128 Kbytes of high-speed cache, half each for instructions and data. The relatively large cache (the IBM 3090 provides 128 to 256 Kbytes of cache) enables the system to keep large sets of program code and data local to the processor.

Instruction Set

All processor instructions are encoded in a single 32-bit word format. All data operations are register to register; the only memory references are pure load/store operations. The R4000 makes no use of condition codes. If an instruction generates a condition, the corresponding flags are stored in a general-purpose register. This avoids the need for special logic to deal with condition codes as they affect the pipelining mechanism and the reordering of instructions by the compiler. As with most RISC-based machines, the MIPS uses a single 32-bit instruction length. This single instruction length simplifies instruction fetch and decode, and it also simplifies the interaction of instruction fetch with the virtual memory management unit (i.e., instructions do not cross word or page boundaries). The three instruction formats (Figure 13.9) share common formatting of opcodes and register references, simplifying instruction decode. The effect of more complex instructions can be synthesized at compile time.

Instruction Pipeline
To improve on this performance, two classes of processors have evolved to offer execution of multiple instructions per clock cycle: superscalar and superpipelined architectures. In essence, a superscalar architecture replicates each of the pipeline stages so that two or more instructions at the same stage of the pipeline can be processed simultaneously. A superpipelined architecture is one that makes use of more, and more fine-grained, pipeline stages.With more stages, more instructions can be in the pipeline at the same time, increasing parallelism. Both approaches have limitations.With superscalar pipelining, dependencies between instructions in different pipelines can slow down the system. Also, overhead logic is required to coordinate these dependencies.With superpipelining, there is overhead associated with transferring instructions from one stage to the next. The MIPS R4000 is a good example of a RISC-based superpipeline architecture.

The R4000 has eight pipeline stages, meaning that as many as eight instructions can be in the pipeline at the same time.
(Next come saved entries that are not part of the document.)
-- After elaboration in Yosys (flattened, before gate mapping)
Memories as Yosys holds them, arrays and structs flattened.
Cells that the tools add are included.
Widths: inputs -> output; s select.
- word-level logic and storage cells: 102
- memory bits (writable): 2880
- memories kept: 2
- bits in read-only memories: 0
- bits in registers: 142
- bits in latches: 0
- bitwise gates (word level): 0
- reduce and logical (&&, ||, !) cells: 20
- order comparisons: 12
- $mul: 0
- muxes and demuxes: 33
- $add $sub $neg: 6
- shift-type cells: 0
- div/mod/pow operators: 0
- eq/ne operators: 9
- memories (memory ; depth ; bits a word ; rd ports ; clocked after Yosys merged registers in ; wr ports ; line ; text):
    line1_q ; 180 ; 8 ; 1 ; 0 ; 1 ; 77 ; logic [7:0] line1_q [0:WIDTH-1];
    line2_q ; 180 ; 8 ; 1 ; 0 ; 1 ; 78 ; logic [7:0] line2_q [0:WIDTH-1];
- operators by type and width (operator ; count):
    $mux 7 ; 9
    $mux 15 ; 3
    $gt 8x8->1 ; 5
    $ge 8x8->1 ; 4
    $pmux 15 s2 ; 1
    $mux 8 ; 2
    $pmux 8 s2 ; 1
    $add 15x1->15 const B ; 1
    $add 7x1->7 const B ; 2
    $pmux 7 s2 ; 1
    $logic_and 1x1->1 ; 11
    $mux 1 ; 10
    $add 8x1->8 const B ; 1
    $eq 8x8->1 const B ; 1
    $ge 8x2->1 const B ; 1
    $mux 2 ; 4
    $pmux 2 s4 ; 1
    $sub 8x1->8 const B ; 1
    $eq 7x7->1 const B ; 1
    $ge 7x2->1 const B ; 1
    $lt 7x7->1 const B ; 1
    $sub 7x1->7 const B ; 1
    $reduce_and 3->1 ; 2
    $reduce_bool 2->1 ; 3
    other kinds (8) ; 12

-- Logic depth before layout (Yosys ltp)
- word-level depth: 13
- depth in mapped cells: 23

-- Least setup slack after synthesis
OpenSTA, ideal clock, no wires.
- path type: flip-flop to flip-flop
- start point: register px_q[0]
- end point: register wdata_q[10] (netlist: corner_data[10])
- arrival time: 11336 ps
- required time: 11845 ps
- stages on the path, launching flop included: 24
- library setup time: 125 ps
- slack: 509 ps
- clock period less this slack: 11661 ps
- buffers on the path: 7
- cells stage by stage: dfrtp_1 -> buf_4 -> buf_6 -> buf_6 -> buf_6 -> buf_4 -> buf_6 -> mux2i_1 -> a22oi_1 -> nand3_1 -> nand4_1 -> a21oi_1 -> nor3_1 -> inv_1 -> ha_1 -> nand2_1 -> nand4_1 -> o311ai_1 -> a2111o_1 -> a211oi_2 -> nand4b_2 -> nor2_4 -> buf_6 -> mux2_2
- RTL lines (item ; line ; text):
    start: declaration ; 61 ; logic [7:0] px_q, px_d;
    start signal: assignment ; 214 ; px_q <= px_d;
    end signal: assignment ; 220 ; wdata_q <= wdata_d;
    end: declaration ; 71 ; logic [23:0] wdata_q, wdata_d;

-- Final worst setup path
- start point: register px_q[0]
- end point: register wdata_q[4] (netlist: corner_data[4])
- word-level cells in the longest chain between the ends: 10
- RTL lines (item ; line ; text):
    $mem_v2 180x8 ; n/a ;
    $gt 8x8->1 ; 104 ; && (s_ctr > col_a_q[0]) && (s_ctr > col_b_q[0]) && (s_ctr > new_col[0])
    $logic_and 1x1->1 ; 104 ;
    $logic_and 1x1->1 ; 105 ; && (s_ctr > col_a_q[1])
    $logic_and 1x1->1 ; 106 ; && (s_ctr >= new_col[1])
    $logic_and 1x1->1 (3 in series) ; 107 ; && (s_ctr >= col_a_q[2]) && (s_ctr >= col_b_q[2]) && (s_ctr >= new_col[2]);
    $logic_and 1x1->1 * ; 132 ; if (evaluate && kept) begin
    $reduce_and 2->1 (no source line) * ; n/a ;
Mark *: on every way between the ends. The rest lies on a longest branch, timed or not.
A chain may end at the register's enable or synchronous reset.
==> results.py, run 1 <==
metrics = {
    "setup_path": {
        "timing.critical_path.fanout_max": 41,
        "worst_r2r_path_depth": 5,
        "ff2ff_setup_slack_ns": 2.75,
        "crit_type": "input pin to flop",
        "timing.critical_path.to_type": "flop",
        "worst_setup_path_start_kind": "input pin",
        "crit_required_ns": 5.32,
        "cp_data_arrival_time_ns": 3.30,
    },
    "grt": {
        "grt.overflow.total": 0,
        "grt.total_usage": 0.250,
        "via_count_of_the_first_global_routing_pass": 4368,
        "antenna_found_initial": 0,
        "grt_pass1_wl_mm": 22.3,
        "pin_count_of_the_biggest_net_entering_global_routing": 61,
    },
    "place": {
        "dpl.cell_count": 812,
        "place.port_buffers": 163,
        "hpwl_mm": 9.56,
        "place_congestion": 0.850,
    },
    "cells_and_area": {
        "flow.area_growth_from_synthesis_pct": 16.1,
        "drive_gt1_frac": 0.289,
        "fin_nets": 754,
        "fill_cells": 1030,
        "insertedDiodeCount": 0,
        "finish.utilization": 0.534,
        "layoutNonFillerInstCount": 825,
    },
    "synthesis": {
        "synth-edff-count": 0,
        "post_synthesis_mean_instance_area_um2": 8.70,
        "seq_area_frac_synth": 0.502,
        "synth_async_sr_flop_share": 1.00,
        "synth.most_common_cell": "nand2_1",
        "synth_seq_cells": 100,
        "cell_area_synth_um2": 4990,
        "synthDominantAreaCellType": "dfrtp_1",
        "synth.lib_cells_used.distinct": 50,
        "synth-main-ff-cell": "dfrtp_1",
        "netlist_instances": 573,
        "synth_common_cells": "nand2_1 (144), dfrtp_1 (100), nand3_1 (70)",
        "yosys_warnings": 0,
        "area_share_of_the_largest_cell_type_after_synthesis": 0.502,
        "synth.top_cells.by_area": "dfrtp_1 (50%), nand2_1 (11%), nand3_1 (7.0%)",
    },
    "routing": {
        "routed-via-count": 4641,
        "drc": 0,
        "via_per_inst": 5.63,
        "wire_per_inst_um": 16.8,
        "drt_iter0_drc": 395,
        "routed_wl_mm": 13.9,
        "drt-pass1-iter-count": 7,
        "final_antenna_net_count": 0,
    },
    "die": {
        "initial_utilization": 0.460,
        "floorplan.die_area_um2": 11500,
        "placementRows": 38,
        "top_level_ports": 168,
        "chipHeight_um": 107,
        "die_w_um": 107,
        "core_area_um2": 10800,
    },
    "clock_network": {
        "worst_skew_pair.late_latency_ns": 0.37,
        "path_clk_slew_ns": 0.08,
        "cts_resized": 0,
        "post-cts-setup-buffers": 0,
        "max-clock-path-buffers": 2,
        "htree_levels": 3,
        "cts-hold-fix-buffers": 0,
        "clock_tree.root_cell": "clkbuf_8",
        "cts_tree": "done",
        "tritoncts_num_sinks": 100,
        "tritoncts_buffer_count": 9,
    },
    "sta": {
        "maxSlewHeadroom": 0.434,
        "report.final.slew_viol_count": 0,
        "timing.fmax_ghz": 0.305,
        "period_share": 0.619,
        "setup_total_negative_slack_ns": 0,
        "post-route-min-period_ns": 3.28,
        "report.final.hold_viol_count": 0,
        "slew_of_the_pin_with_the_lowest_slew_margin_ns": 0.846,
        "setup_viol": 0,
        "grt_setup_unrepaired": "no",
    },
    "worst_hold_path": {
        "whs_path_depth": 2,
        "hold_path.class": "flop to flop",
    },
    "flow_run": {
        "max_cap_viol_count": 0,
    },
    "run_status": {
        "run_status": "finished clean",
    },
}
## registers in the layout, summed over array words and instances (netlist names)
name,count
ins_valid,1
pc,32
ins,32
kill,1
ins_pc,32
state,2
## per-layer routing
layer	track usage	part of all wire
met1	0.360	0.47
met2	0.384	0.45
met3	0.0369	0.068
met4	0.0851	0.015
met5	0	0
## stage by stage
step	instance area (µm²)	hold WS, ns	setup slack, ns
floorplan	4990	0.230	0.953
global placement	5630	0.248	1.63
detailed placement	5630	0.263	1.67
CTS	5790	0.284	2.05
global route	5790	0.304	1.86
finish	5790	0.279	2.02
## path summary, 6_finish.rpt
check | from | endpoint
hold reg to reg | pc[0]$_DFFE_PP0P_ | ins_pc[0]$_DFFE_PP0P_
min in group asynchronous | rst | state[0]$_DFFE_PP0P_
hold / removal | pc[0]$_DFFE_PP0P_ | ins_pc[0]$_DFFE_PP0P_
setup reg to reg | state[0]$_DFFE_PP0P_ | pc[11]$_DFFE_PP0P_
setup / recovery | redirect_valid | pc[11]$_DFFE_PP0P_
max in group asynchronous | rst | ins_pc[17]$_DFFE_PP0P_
**src/rtl/pulse_arb_pkg.sv**
```systemverilog
// Shared types and default sizing for pulse_event_arbiter.
package pulse_arb_pkg;

  typedef enum logic {
    IDLE  = 1'b0,
    OFFER = 1'b1
  } arb_state_t;

  localparam int unsigned DEF_NUM_SRC = 4;
  localparam int unsigned DEF_CNT_W   = 4;

endpackage

```
**src/rtl/pulse_event_arbiter_rr_pick.sv**
```systemverilog
// Combinational round-robin picker: first set request at or above i_ptr, wrapping.
module rr_pick
  import pulse_arb_pkg::*;
#(
  parameter int unsigned N   = DEF_NUM_SRC,
  parameter int unsigned IDW = $clog2(DEF_NUM_SRC)
) (
  input  logic [N-1:0]   i_req,
  input  logic [IDW-1:0] i_ptr,
  output logic           o_found,
  output logic [IDW-1:0] o_idx
);

  always_comb begin
    int unsigned s;
    logic [IDW-1:0] w_j;
    o_found = 1'b0;
    o_idx   = '0;
    s       = 0;
    w_j     = '0;
    for (int unsigned k = 0; k < N; k++) begin
      s = 32'(i_ptr) + k;
      if (s >= N) s = s - N;
      w_j = IDW'(s);
      if (!o_found && i_req[w_j]) begin
        o_found = 1'b1;
        o_idx   = w_j;
      end
    end
  end

endmodule

```
**src/rtl/pulse_event_arbiter.sv**
```systemverilog
// Per-source pending-event counters serialized onto one valid/ready channel, round-robin.
// Optional overflow flags enabled by defining PULSE_EVENT_ARB_OVF_EN.
module pulse_event_arbiter
  import pulse_arb_pkg::*;
#(
  parameter int unsigned NUM_SRC = DEF_NUM_SRC,
  parameter int unsigned CNT_W   = DEF_CNT_W,
  parameter int unsigned ID_W    = $clog2(NUM_SRC)
) (
  input  logic               clk,
  input  logic               rst,
  input  logic [NUM_SRC-1:0] pulse_in,
  output logic               ev_valid,
  output logic [ID_W-1:0]    ev_id,
  input  logic               ev_ready,
  output logic               pend_any,
  output logic [NUM_SRC-1:0] ovf,
  input  logic [NUM_SRC-1:0] ovf_clr
);

  arb_state_t         r_state;
  logic               r_ev_valid;
  logic [ID_W-1:0]    r_ev_id;
  logic [ID_W-1:0]    r_rr_ptr;
  logic               w_xfer;
  logic [NUM_SRC-1:0] w_dec;
  logic [NUM_SRC-1:0] w_req;
  logic [NUM_SRC-1:0] w_sat_hit;
  logic               w_found;
  logic [ID_W-1:0]    w_pick;

  assign w_xfer = r_ev_valid && ev_ready;

  for (genvar g = 0; g < NUM_SRC; g++) begin : gen_src
    logic [CNT_W-1:0] r_cnt;

    assign w_dec[g]     = w_xfer && (r_ev_id == ID_W'(g));
    assign w_req[g]     = (r_cnt != '0);
    // A pulse with no same-cycle drain of this source while already at max is lost.
    assign w_sat_hit[g] = pulse_in[g] && !w_dec[g] && (r_cnt == '1);

    always_ff @(posedge clk) begin
      if (rst) begin
        r_cnt <= '0;
      end else if (pulse_in[g] && !w_dec[g]) begin
        if (r_cnt != '1) r_cnt <= r_cnt + CNT_W'(1);
      end else if (!pulse_in[g] && w_dec[g]) begin
        r_cnt <= r_cnt - CNT_W'(1);
      end
    end
  end

  rr_pick #(
    .N   (NUM_SRC),
    .IDW (ID_W)
  ) u_rr_pick (
    .i_req   (w_req),
    .i_ptr   (r_rr_ptr),
    .o_found (w_found),
    .o_idx   (w_pick)
  );

  always_ff @(posedge clk) begin
    if (rst) begin
      r_state    <= IDLE;
      r_ev_valid <= 1'b0;
      r_ev_id    <= '0;
      r_rr_ptr   <= '0;
    end else begin
      case (r_state)
        IDLE: begin
          if (w_found) begin
            r_state    <= OFFER;
            r_ev_valid <= 1'b1;
            r_ev_id    <= w_pick;
          end
        end
        OFFER: begin
          if (ev_ready) begin
            r_state    <= IDLE;
            r_ev_valid <= 1'b0;
            r_rr_ptr   <= (r_ev_id == ID_W'(NUM_SRC - 1)) ? '0 : r_ev_id + ID_W'(1);
          end
        end
        default: begin
          r_state    <= IDLE;
          r_ev_valid <= 1'b0;
        end
      endcase
    end
  end

  assign ev_valid = r_ev_valid;
  assign ev_id    = r_ev_id;
  assign pend_any = |w_req;

`ifdef PULSE_EVENT_ARB_OVF_EN
  logic [NUM_SRC-1:0] r_ovf;

  // Set is OR-ed in after the clear so a same-cycle set wins.
  always_ff @(posedge clk) begin
    if (rst) r_ovf <= '0;
    else     r_ovf <= (r_ovf & ~ovf_clr) | w_sat_hit;
  end

  assign ovf = r_ovf;
`else
  logic w_unused_ovf;
  assign w_unused_ovf = ^{ovf_clr, w_sat_hit};
  assign ovf          = '0;
`endif

endmodule

```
The pipeline advances at the rate of two stages per clock cycle.The eight pipeline stages are as follows: Instruction fetch first half: Virtual address is presented to the instruction cache and the translation lookaside buffer. Instruction fetch second half: Instruction cache outputs the instruction and the TLB generates the physical address. Register file: Three activities occur in parallel: Instruction is decoded and check made for interlock conditions (i.e., this instruction depends on the result of a preceding instruction). Instruction cache tag check is made. Operands are fetched from the register file. Instruction execute: One of three activities can occur: If the instruction is a register-to-register operation, the ALU performs the arithmetic or logical operation. If the instruction is a load or store, the data virtual address is calculated. If the instruction is a branch, the branch target virtual address is calculated and branch conditions are checked. Data cache first: Virtual address is presented to the data cache and TLB. Data cache second: The TLB generates the physical address, and the data cache outputs the instruction. Tag check: Cache tag checks are performed for loads and stores. Write back: Instruction result is written back to register file.